-- Opening Marker --

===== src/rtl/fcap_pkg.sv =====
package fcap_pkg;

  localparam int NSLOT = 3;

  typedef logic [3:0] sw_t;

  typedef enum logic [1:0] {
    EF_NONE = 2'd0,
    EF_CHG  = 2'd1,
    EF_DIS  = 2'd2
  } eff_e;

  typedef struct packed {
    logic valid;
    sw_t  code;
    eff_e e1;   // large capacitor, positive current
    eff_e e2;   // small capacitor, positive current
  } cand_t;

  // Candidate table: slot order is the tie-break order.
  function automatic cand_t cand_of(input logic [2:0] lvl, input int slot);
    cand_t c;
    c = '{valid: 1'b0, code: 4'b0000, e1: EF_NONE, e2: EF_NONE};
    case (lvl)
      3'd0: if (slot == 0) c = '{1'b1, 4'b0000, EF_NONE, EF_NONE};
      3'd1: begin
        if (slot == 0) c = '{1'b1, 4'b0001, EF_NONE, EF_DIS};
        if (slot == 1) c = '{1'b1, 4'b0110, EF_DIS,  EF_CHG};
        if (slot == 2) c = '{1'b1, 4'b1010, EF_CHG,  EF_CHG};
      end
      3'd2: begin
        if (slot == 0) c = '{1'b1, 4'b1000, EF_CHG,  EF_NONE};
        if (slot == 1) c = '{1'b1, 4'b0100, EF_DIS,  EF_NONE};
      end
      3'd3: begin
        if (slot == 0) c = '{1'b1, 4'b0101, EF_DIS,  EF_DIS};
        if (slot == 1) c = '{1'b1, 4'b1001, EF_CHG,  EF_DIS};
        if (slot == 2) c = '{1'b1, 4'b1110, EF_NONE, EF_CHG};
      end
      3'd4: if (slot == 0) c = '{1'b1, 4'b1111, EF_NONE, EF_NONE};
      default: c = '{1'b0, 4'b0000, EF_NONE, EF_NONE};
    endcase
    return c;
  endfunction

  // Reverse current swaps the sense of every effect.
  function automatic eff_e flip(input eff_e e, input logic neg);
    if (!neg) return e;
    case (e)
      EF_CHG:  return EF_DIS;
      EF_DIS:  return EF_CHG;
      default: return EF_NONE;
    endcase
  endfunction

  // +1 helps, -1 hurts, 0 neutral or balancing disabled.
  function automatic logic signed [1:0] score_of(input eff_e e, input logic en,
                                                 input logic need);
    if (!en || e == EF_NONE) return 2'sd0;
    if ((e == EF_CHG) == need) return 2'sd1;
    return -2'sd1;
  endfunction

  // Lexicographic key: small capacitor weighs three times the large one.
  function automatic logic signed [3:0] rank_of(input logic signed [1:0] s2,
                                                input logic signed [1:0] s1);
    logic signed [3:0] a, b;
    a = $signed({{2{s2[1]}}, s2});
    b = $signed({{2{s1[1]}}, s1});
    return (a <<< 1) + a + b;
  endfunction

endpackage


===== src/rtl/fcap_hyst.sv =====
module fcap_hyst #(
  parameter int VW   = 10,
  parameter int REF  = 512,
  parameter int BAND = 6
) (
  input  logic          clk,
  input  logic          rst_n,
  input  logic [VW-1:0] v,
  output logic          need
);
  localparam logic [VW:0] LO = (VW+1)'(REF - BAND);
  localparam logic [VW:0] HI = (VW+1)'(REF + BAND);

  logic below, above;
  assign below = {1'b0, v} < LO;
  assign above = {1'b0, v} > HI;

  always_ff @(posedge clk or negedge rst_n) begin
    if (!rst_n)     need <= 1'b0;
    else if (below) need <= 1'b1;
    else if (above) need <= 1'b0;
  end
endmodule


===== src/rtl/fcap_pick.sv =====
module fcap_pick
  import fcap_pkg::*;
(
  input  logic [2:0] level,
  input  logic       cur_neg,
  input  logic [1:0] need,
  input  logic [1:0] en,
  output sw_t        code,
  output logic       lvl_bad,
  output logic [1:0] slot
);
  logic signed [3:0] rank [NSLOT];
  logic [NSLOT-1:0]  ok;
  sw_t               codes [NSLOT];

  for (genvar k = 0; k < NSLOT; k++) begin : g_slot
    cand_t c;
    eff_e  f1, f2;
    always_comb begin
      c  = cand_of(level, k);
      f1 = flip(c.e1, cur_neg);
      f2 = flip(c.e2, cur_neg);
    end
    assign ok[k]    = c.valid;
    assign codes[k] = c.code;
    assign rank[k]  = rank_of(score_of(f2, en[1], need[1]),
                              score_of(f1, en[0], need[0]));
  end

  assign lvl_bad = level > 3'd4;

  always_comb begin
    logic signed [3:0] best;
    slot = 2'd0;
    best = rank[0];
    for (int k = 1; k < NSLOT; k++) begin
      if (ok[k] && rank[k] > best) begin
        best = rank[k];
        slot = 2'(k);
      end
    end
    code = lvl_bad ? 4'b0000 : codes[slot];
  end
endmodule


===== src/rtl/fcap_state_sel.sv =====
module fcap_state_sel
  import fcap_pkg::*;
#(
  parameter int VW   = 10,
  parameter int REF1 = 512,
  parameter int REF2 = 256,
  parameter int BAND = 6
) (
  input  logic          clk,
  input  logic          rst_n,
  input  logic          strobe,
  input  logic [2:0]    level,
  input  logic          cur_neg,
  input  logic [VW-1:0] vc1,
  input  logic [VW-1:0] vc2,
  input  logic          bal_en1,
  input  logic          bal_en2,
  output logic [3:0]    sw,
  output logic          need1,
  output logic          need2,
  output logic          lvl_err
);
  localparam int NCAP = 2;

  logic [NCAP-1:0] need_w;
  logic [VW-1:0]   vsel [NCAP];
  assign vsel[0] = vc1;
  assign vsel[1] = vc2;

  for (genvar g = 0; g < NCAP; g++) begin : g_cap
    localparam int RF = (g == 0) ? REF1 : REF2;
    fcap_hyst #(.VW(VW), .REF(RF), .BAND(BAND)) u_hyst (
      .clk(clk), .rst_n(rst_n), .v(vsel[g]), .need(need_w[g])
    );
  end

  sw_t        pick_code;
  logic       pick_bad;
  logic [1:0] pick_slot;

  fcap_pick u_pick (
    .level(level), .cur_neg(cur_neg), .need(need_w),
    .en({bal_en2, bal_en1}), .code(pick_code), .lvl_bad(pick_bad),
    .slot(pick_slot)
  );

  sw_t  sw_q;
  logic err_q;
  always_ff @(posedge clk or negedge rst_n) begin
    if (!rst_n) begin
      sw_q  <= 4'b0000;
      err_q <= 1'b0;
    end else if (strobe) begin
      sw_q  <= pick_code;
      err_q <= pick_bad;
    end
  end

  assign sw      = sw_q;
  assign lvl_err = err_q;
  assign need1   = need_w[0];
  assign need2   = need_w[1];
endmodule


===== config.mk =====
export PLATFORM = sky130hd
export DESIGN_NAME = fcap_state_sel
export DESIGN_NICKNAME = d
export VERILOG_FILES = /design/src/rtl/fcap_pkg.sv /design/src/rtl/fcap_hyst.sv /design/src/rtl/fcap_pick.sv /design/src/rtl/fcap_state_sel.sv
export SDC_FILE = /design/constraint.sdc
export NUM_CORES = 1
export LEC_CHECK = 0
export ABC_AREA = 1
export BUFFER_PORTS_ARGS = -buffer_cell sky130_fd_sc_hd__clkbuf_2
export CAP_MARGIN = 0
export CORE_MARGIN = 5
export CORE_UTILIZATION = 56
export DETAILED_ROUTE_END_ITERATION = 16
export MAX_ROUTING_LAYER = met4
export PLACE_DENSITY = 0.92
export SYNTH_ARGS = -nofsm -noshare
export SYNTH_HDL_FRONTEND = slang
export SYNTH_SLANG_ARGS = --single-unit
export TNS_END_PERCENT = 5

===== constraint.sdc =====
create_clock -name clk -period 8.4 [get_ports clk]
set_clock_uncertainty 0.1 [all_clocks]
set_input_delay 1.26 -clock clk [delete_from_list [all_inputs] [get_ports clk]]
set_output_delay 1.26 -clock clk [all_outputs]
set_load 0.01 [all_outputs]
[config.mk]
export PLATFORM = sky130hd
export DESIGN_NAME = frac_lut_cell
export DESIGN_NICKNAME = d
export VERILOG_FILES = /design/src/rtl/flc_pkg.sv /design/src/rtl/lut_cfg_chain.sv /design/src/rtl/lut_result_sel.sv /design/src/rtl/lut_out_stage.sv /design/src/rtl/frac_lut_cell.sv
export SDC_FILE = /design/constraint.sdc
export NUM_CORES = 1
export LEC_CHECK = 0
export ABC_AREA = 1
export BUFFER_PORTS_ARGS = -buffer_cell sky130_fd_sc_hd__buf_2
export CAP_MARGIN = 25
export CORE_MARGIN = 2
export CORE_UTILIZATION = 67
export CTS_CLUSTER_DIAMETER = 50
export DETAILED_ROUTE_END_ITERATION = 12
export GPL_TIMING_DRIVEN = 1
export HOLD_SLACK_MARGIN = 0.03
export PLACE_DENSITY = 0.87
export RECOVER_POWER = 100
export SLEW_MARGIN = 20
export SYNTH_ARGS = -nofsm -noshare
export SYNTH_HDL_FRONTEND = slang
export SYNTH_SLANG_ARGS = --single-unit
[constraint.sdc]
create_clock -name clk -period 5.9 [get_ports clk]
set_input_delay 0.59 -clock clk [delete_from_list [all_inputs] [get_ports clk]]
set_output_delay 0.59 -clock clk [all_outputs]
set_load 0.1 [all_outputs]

-- Closing Marker --
-- Opening Marker --

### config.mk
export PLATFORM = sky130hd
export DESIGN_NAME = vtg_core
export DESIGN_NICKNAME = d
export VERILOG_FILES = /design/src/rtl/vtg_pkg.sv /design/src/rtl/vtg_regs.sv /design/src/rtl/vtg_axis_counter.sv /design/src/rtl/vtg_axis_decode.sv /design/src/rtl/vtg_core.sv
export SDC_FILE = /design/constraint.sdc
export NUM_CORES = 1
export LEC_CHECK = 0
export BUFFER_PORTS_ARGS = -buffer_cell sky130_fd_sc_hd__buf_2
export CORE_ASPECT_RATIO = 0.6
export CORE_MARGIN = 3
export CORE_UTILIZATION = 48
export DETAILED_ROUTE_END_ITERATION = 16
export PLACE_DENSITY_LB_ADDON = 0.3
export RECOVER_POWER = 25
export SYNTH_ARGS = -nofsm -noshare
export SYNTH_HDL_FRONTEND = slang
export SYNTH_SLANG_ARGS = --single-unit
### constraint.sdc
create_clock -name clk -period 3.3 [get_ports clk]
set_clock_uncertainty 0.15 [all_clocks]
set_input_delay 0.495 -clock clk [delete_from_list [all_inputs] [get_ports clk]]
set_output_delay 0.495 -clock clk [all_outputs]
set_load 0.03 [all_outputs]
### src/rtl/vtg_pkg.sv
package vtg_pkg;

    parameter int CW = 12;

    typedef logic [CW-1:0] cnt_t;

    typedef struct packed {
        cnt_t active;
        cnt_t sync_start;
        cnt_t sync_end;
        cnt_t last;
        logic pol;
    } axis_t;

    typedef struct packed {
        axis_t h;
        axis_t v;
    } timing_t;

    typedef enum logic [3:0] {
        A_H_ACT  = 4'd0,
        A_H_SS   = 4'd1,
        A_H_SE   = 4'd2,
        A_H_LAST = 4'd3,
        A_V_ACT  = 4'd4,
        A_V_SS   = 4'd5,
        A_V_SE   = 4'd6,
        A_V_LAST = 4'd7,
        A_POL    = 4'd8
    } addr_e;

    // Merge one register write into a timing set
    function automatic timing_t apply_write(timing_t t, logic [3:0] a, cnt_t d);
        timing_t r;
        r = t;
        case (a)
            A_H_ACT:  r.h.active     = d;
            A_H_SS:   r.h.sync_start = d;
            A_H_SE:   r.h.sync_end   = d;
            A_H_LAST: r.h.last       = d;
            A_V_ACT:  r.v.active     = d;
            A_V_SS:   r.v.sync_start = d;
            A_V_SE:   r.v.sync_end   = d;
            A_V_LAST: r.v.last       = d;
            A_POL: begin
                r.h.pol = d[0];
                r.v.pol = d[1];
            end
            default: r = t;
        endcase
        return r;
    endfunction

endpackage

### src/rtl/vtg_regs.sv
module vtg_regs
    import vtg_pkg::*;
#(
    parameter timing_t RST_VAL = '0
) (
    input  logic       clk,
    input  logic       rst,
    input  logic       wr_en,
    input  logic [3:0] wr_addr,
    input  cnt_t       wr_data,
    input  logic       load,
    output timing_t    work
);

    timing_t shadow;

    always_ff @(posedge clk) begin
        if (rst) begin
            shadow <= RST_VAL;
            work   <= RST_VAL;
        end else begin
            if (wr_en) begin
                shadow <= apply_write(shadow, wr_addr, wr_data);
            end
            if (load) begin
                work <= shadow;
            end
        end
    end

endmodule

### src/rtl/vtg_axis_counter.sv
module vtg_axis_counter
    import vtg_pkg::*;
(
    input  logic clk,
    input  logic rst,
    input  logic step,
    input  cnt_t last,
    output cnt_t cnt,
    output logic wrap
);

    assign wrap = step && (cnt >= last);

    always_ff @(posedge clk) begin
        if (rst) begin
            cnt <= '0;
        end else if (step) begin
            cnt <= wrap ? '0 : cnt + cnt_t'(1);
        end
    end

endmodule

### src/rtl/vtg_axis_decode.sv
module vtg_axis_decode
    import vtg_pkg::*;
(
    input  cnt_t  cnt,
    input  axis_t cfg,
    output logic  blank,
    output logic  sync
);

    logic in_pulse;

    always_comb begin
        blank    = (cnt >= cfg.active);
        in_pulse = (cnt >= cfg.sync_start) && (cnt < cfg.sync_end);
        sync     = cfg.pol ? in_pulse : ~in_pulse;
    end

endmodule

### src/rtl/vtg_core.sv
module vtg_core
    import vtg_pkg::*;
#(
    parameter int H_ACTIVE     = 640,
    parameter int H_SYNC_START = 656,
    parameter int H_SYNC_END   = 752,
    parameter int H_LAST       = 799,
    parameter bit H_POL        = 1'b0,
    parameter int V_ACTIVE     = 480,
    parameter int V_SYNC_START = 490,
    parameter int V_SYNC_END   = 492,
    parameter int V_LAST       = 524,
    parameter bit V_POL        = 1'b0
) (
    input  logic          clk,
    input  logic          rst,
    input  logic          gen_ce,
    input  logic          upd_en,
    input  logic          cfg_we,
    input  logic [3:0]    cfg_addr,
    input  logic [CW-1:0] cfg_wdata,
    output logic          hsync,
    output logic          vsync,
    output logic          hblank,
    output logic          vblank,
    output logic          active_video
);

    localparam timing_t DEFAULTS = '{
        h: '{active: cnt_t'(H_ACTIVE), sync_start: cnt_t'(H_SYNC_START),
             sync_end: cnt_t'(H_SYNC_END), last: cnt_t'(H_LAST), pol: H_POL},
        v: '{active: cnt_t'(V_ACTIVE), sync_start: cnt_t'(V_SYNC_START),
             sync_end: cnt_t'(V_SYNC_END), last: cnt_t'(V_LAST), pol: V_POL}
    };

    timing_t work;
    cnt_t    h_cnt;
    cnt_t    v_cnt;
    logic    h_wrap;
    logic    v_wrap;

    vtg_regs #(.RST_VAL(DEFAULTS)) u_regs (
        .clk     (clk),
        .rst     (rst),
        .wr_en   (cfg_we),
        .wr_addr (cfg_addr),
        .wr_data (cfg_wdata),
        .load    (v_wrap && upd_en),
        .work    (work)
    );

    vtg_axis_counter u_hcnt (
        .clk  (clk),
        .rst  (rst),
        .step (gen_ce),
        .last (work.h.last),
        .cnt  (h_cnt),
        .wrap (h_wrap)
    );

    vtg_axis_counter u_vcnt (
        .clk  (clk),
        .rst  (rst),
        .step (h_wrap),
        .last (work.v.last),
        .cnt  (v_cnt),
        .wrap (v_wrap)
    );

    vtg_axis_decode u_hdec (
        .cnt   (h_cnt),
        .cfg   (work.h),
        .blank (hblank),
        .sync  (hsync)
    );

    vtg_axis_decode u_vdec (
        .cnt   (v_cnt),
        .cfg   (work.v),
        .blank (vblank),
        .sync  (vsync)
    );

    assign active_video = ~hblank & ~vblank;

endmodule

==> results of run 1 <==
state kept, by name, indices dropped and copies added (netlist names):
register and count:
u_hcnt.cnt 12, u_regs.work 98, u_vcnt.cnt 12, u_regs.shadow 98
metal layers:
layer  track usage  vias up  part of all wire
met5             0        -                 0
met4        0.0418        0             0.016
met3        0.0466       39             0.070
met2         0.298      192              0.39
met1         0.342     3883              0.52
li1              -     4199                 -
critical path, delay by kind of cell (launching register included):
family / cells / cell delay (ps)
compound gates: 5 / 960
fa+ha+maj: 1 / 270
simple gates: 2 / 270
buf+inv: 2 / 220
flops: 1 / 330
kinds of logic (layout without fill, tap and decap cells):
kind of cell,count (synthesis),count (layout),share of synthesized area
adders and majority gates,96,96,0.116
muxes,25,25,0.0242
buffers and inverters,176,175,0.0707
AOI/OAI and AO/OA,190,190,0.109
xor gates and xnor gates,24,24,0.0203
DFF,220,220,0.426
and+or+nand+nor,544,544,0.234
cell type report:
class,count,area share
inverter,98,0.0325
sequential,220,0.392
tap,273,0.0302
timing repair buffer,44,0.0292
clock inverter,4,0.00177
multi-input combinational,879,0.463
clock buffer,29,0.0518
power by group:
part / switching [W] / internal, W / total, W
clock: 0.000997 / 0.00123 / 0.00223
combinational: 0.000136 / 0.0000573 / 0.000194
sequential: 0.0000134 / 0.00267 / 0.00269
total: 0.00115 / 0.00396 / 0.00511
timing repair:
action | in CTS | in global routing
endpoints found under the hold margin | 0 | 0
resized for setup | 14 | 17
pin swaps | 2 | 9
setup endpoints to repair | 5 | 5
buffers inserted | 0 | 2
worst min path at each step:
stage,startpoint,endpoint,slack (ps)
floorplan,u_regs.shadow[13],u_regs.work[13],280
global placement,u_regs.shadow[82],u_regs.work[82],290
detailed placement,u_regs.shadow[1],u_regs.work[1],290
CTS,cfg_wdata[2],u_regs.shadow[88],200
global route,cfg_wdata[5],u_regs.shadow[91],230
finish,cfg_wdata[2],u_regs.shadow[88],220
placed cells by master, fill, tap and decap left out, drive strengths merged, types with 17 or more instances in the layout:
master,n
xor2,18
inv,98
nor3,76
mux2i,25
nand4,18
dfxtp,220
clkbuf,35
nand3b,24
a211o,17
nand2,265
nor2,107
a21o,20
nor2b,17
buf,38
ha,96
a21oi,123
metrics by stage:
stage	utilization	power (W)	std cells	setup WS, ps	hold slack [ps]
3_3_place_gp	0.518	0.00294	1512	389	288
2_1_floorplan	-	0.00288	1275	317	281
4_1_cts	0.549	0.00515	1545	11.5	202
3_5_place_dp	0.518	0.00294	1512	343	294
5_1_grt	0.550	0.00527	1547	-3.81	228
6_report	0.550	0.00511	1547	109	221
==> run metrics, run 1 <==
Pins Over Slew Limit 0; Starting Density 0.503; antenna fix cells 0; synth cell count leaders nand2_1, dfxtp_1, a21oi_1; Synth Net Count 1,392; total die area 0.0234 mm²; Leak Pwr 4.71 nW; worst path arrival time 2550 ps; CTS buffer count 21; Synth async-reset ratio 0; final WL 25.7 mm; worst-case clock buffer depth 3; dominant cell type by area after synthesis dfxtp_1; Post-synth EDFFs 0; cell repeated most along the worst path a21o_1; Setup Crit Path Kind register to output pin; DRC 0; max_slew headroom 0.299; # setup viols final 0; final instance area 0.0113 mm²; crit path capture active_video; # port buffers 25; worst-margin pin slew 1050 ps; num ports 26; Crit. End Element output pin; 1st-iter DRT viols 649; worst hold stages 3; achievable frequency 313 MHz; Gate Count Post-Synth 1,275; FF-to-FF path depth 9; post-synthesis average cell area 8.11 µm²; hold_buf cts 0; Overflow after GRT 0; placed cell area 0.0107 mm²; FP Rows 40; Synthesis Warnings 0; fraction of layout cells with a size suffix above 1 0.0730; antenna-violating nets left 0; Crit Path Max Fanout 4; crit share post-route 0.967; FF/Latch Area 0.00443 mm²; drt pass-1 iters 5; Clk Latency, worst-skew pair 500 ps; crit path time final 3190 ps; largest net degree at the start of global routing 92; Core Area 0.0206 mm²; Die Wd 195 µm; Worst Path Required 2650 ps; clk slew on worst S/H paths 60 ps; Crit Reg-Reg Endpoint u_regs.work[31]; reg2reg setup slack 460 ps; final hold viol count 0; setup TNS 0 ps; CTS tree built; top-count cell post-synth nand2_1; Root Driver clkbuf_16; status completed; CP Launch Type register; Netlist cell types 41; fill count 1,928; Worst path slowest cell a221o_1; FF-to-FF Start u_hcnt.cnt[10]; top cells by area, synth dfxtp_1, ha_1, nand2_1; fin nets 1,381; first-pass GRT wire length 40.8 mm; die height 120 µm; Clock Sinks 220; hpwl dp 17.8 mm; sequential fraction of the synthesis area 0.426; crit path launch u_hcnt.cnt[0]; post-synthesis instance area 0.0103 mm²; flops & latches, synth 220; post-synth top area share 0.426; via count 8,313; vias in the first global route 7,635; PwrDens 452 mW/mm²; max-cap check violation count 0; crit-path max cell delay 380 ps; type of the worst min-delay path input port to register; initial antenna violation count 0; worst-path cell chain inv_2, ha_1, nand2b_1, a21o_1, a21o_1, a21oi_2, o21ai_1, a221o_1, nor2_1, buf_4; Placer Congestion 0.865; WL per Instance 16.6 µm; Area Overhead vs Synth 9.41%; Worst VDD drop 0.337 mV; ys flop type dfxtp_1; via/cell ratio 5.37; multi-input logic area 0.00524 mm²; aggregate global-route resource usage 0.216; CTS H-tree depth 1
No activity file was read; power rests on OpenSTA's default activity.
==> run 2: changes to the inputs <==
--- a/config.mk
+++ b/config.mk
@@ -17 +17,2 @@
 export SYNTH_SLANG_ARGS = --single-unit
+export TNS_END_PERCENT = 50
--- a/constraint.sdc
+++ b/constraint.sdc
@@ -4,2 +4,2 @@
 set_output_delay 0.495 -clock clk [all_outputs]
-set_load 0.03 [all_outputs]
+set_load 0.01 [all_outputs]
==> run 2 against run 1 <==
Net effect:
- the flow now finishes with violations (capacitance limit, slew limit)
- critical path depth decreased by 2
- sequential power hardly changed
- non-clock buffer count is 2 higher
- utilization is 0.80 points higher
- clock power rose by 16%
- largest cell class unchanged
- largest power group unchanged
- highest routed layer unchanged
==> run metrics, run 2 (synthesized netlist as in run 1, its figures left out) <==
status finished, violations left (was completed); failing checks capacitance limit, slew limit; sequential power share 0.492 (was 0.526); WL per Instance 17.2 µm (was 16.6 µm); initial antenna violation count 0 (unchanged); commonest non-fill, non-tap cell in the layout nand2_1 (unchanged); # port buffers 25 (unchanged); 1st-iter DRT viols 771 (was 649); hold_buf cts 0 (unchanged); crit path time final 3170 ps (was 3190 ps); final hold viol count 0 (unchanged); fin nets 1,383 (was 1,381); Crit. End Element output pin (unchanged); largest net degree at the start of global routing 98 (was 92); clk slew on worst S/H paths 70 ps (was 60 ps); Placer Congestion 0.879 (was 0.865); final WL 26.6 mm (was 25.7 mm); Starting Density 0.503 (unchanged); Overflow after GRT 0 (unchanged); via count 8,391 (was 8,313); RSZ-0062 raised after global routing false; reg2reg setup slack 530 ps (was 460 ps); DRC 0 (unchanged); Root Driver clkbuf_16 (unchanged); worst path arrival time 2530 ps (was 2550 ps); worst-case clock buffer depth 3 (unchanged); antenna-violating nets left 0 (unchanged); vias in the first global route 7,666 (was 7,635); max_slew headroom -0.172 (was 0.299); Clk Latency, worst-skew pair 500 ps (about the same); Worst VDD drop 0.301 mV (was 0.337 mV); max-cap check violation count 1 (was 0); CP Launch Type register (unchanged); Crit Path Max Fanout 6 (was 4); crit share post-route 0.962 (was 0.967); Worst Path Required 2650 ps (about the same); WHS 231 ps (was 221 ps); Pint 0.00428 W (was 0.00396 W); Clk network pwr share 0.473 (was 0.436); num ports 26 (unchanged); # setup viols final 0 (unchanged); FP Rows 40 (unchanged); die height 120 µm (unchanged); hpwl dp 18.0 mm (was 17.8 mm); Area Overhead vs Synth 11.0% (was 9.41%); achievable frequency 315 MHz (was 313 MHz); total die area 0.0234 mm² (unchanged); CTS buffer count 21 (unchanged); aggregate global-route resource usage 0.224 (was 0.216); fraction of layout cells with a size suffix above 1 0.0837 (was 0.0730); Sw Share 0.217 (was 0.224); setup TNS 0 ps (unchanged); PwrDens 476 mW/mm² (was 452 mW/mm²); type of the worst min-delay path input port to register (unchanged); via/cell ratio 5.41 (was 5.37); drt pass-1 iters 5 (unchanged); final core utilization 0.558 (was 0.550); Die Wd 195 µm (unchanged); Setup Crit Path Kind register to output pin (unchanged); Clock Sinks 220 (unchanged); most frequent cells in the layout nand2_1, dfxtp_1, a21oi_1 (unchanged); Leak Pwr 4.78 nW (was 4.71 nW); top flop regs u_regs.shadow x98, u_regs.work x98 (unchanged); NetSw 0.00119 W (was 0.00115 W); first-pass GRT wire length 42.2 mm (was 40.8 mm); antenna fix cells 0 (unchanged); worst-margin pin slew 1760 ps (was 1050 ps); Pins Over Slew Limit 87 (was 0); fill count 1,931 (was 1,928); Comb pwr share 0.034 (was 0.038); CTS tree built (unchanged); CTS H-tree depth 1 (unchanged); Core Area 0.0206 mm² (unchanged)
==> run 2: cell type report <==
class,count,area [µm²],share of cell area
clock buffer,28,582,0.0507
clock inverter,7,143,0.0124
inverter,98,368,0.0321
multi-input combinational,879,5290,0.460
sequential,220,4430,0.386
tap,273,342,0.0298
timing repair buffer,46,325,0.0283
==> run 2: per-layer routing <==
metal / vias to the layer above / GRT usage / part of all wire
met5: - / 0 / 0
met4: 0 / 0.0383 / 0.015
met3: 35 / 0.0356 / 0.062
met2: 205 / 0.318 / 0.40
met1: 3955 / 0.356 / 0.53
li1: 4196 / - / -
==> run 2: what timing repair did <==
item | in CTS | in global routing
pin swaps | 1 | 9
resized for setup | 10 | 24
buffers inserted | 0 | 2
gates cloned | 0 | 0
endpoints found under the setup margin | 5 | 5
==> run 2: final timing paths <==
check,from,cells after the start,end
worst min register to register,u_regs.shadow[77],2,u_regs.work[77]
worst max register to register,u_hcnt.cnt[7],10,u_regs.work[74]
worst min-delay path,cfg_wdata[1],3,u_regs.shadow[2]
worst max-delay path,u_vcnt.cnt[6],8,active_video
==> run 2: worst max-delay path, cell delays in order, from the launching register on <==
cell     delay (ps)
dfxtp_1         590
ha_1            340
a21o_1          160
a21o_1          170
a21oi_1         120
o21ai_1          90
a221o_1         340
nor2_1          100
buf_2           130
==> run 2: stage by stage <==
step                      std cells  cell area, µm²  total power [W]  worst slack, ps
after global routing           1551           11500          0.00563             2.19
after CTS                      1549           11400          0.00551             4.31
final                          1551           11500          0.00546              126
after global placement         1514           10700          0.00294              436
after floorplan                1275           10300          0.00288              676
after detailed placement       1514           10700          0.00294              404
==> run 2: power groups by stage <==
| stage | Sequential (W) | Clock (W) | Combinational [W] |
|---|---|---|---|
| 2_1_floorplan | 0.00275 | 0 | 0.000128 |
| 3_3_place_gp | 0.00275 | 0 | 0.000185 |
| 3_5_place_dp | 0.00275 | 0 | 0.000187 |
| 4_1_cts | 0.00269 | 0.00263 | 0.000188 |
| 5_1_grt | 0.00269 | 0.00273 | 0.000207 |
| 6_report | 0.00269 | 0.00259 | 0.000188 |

-- Closing Marker --

Exercise requirements:
Give the exact lines, and only those, from the line containing "3'd1: begin" through the line containing "localparam logic [VW:0] LO" in the entries above.

Result of this task:
      3'd1: begin
        if (slot == 0) c = '{1'b1, 4'b0001, EF_NONE, EF_DIS};
        if (slot == 1) c = '{1'b1, 4'b0110, EF_DIS,  EF_CHG};
        if (slot == 2) c = '{1'b1, 4'b1010, EF_CHG,  EF_CHG};
      end
      3'd2: begin
        if (slot == 0) c = '{1'b1, 4'b1000, EF_CHG,  EF_NONE};
        if (slot == 1) c = '{1'b1, 4'b0100, EF_DIS,  EF_NONE};
      end
      3'd3: begin
        if (slot == 0) c = '{1'b1, 4'b0101, EF_DIS,  EF_DIS};
        if (slot == 1) c = '{1'b1, 4'b1001, EF_CHG,  EF_DIS};
        if (slot == 2) c = '{1'b1, 4'b1110, EF_NONE, EF_CHG};
      end
      3'd4: if (slot == 0) c = '{1'b1, 4'b1111, EF_NONE, EF_NONE};
      default: c = '{1'b0, 4'b0000, EF_NONE, EF_NONE};
    endcase
    return c;
  endfunction

  // Reverse current swaps the sense of every effect.
  function automatic eff_e flip(input eff_e e, input logic neg);
    if (!neg) return e;
    case (e)
      EF_CHG:  return EF_DIS;
      EF_DIS:  return EF_CHG;
      default: return EF_NONE;
    endcase
  endfunction

  // +1 helps, -1 hurts, 0 neutral or balancing disabled.
  function automatic logic signed [1:0] score_of(input eff_e e, input logic en,
                                                 input logic need);
    if (!en || e == EF_NONE) return 2'sd0;
    if ((e == EF_CHG) == need) return 2'sd1;
    return -2'sd1;
  endfunction

  // Lexicographic key: small capacitor weighs three times the large one.
  function automatic logic signed [3:0] rank_of(input logic signed [1:0] s2,
                                                input logic signed [1:0] s1);
    logic signed [3:0] a, b;
    a = $signed({{2{s2[1]}}, s2});
    b = $signed({{2{s1[1]}}, s1});
    return (a <<< 1) + a + b;
  endfunction

endpackage


===== src/rtl/fcap_hyst.sv =====
module fcap_hyst #(
  parameter int VW   = 10,
  parameter int REF  = 512,
  parameter int BAND = 6
) (
  input  logic          clk,
  input  logic          rst_n,
  input  logic [VW-1:0] v,
  output logic          need
);
  localparam logic [VW:0] LO = (VW+1)'(REF - BAND);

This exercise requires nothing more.